Volví de golpe a ese aula con paredes recién pintadas de blanco al comenzar el curso —ese olor penetrante que se mezclaba con el de las gomas de borrar y la ropa mojada cuando llovía—. Porque sí, muchos días eran lluviosos, y entrábamos con los calcetines chorreando, los zapatos embarrados y la cartera de cuero oscuro colgando al hombro, golpeándonos la espalda con cada paso.
Doña Petra siempre estaba impecable, quizá incluso demasiado. Para su edad, diría que iba excesivamente peinada, con ese moño perfectamente armado y ni un solo pelo fuera de sitio. Siempre llevaba su rebeca sobre los hombros, sin ponérsela del todo, como si fuera parte del uniforme. Iba maquillada como si esperara una visita importante en cualquier momento, y eso también formaba parte del respeto que imponía. Nunca levantaba la voz, no le hacía falta. Bastaba su presencia.
Y Don Agustín… ¡ay, Don Agustín! Su marido, el otro pilar del colegio. Entre los dos sumaban más de 100 años en aquella época, y se notaba. Él, con su bigote fino justo sobre los labios, siempre llevaba una varita fina, dura, que no dudaba en usar. La sostenía con naturalidad, como quien sujeta un lápiz o una regla. No era raro ver cómo la descargaba sobre las piernas de algún compañero, con esos pequeños pero firmes latigazos que repartía a diestro y siniestro cada vez que, según su criterio, alguien había infringido alguna norma. El miedo era parte del mobiliario escolar.

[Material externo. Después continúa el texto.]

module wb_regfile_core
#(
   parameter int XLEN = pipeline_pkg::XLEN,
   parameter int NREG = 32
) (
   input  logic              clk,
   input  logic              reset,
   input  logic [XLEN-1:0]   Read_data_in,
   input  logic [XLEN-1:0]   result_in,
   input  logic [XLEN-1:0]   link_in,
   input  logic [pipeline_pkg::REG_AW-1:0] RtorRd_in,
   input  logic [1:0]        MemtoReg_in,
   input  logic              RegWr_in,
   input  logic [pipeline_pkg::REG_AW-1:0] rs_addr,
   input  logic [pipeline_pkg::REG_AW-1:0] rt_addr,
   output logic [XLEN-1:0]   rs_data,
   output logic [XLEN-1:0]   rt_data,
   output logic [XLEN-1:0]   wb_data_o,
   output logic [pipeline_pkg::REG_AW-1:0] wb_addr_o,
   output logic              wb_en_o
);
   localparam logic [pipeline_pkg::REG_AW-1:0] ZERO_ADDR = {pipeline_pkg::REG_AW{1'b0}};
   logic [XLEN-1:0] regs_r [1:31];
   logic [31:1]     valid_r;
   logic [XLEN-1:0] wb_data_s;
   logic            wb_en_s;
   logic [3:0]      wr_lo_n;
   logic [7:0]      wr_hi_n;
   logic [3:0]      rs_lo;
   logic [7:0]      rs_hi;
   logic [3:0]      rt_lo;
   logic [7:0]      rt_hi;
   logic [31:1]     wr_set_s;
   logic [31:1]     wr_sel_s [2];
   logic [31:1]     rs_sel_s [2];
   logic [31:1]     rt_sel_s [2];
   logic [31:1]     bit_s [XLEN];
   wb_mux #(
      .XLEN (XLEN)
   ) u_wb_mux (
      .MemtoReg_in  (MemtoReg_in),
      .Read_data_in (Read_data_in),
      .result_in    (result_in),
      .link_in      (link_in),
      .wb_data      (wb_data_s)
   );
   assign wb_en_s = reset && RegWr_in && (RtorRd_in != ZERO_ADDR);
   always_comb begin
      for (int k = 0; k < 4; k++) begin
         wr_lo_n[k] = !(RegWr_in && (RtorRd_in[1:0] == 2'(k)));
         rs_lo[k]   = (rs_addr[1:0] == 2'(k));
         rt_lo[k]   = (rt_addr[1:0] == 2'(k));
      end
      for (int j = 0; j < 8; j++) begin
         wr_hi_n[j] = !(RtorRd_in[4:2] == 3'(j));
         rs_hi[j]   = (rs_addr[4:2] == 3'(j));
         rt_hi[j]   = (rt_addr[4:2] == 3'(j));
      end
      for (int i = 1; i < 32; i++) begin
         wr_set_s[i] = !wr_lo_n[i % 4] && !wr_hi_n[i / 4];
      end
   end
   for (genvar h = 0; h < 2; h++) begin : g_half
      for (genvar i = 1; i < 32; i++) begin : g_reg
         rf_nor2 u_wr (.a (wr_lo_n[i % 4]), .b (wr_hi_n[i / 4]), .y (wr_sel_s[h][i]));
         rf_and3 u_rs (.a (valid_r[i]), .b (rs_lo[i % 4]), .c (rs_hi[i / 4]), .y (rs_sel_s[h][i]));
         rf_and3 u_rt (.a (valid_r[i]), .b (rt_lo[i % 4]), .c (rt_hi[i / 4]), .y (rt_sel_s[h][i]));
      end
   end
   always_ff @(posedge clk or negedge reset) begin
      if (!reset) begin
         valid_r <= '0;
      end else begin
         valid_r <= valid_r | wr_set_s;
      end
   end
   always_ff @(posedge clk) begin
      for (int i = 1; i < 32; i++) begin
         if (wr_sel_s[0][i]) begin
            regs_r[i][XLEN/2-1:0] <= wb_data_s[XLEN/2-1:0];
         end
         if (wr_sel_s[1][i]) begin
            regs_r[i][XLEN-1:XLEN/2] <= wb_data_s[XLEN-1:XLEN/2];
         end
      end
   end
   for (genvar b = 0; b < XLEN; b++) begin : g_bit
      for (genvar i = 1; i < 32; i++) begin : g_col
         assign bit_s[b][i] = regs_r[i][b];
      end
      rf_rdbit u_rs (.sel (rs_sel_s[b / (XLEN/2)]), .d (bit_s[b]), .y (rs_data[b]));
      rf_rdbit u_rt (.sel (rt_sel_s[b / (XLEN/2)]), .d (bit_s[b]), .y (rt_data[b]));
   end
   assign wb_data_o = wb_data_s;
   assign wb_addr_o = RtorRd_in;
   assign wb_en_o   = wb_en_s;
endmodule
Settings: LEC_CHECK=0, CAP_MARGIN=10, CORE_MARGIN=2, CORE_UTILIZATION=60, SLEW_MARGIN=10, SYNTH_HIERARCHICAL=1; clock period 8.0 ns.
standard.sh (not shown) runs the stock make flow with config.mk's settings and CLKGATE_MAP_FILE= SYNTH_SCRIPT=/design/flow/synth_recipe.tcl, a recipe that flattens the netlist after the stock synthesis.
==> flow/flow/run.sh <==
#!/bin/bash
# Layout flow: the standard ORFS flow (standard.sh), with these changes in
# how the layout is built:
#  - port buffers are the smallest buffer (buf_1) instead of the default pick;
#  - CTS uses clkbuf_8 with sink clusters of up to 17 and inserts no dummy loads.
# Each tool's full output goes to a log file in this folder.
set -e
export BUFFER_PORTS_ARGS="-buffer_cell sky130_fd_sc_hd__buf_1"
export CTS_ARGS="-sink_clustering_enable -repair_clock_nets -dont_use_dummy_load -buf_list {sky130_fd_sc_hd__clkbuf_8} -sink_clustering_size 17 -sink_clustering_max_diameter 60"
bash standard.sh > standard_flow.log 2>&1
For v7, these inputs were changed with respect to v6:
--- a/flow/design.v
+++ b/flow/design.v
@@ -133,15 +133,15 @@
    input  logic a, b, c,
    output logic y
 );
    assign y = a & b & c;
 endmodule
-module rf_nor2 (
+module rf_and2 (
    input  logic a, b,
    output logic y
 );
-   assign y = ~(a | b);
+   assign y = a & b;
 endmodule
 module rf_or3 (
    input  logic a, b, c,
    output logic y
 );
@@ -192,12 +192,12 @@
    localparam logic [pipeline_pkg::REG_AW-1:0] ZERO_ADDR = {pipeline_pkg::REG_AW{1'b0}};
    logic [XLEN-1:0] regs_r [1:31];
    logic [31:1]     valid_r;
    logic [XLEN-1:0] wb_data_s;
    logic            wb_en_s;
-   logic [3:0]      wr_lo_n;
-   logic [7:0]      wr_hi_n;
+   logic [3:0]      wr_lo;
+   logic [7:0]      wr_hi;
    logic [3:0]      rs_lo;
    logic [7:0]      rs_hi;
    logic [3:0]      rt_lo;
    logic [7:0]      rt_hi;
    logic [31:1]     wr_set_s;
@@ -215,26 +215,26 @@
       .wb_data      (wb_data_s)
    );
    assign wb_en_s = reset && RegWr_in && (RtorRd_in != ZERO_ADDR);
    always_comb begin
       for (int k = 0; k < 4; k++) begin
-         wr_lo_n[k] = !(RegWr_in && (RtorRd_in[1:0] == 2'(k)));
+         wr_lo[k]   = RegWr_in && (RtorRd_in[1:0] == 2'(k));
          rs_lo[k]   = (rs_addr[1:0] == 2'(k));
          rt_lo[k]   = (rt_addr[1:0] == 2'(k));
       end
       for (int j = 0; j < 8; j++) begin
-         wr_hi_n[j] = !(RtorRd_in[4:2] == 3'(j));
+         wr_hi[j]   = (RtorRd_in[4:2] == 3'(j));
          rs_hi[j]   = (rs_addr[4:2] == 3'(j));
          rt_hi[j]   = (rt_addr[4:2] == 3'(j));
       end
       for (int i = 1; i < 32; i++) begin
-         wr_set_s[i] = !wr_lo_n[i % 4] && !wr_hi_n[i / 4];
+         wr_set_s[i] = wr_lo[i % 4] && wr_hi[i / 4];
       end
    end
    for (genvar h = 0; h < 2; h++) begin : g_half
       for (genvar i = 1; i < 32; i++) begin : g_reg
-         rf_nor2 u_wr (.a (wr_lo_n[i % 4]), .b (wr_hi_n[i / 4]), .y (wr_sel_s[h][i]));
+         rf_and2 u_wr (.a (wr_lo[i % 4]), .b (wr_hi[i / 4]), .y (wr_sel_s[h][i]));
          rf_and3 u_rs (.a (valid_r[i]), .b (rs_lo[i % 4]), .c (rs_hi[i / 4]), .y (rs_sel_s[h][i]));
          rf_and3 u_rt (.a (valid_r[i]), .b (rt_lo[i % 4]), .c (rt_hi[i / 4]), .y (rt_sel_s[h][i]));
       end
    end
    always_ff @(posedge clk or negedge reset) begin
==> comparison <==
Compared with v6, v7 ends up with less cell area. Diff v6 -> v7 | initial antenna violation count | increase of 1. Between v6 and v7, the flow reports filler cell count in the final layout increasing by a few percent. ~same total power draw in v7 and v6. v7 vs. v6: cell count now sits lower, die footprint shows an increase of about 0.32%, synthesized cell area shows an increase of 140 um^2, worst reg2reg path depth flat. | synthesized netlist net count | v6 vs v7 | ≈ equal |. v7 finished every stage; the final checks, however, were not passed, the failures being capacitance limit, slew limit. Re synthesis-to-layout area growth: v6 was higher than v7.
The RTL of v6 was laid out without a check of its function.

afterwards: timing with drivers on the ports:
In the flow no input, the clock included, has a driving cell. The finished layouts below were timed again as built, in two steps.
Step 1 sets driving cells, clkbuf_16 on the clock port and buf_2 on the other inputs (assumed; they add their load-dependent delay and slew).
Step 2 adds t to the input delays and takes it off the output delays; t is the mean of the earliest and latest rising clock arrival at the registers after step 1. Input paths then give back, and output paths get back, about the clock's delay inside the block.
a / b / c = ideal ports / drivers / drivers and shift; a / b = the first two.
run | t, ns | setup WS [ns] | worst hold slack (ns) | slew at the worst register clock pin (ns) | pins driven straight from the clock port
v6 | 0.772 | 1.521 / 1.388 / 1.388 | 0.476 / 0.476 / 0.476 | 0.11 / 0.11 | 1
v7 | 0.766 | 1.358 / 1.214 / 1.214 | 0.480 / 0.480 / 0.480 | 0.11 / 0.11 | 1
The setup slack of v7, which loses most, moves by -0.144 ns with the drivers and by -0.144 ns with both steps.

Recuerdo mis propios miedos: equivocarme al leer en voz alta, que me llamaran a la pizarra y me quedara en blanco, que se me rompiera la cartilla o que no llevara los deberes. Pero también recuerdo mis ilusiones. Porque a pesar de todo, soñaba con aprender, con que me felicitaran, con no defraudar.

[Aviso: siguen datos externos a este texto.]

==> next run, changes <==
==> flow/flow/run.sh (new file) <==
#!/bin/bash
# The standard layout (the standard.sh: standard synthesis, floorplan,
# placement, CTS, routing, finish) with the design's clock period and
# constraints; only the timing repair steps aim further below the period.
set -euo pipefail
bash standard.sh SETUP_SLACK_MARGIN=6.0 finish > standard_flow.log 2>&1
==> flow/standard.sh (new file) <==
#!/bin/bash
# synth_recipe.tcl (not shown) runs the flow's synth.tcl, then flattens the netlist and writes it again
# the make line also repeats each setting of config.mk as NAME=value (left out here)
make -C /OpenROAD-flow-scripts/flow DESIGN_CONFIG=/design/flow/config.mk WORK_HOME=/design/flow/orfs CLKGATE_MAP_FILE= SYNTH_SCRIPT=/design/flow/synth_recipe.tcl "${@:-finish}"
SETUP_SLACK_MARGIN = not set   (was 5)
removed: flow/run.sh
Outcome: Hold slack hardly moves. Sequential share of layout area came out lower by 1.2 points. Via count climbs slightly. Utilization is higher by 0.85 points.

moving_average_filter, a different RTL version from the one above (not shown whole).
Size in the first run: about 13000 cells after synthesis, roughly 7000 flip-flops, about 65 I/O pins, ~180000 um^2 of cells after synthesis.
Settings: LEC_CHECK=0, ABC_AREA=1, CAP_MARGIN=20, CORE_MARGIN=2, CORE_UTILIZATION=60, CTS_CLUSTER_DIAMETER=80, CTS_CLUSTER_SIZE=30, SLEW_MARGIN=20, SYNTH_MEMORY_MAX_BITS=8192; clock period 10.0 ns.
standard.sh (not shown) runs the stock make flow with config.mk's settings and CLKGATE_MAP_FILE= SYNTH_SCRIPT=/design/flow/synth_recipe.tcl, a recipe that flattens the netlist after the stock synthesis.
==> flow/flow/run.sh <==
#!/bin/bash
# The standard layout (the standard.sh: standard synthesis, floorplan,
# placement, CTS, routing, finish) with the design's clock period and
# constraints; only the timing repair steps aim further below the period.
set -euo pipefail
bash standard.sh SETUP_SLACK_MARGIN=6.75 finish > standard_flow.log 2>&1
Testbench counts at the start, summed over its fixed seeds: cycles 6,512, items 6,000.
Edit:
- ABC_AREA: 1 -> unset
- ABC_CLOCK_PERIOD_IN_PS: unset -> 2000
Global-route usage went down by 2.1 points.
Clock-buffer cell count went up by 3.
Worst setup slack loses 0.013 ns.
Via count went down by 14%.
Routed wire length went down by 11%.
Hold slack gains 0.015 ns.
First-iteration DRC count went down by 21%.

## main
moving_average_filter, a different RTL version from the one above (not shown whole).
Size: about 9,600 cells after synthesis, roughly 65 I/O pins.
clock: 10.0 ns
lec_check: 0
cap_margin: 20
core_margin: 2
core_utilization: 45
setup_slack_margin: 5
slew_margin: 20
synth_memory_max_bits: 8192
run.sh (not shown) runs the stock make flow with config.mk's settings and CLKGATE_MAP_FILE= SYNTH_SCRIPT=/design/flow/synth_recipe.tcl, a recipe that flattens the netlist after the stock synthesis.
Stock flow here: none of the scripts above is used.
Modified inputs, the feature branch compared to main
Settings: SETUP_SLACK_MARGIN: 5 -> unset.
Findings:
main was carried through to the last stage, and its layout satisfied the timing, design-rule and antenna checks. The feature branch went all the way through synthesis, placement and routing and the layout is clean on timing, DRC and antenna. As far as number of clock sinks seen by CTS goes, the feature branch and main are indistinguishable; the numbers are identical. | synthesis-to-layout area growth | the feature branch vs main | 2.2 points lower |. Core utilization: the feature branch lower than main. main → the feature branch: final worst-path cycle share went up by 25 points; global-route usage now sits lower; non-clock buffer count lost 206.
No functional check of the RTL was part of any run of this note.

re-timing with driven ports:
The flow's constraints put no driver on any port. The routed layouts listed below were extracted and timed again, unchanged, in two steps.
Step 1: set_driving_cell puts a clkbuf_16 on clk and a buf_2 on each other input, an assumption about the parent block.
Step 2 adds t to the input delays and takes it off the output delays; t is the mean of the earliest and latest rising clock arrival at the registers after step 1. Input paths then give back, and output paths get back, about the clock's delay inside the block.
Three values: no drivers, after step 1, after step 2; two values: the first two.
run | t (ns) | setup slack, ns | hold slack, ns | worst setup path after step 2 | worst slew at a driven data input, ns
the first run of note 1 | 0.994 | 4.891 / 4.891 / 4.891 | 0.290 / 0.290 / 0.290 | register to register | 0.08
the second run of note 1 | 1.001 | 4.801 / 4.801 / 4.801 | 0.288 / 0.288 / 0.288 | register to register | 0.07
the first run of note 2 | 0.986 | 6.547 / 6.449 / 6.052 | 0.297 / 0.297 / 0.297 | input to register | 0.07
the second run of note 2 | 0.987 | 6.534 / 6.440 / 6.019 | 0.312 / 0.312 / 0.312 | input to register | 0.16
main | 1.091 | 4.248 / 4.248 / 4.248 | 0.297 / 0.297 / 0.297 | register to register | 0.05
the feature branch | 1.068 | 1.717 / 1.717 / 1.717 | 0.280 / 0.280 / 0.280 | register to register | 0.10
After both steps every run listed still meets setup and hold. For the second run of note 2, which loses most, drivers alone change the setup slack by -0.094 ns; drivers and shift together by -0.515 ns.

Esta mañana, después de todo eso que me vino a la cabeza, no pude evitarlo. Me fui corriendo a recrear esta imagen. A crear una escena que resumiera lo que sentí en aquellos días: la luz tenue que entraba por la ventana, el aula vieja, la pizarra manchada, la tristeza callada de muchos compañeros, la inocencia, el barro en los zapatos, y la esperanza que, de alguna manera, siempre encontrábamos.
Tenía que vaciar de algún modo el sabor melancólico que me dejó estos recuerdos. Fui directamente a encender el ordenador y, como un poseso, me puse a teclear este artículo antes de que todo se esfumara de mi memoria. La imagen que encabeza este texto nació también de esos maravillosos recuerdos; de esa mezcla de nostalgia, emoción y necesidad de volver, al menos por un momento, a aquellos días. Porque, al final, la imagen también sirve para eso: para recordar lo que fuimos, lo que vivimos… y lo que, de alguna manera, todavía llevamos dentro.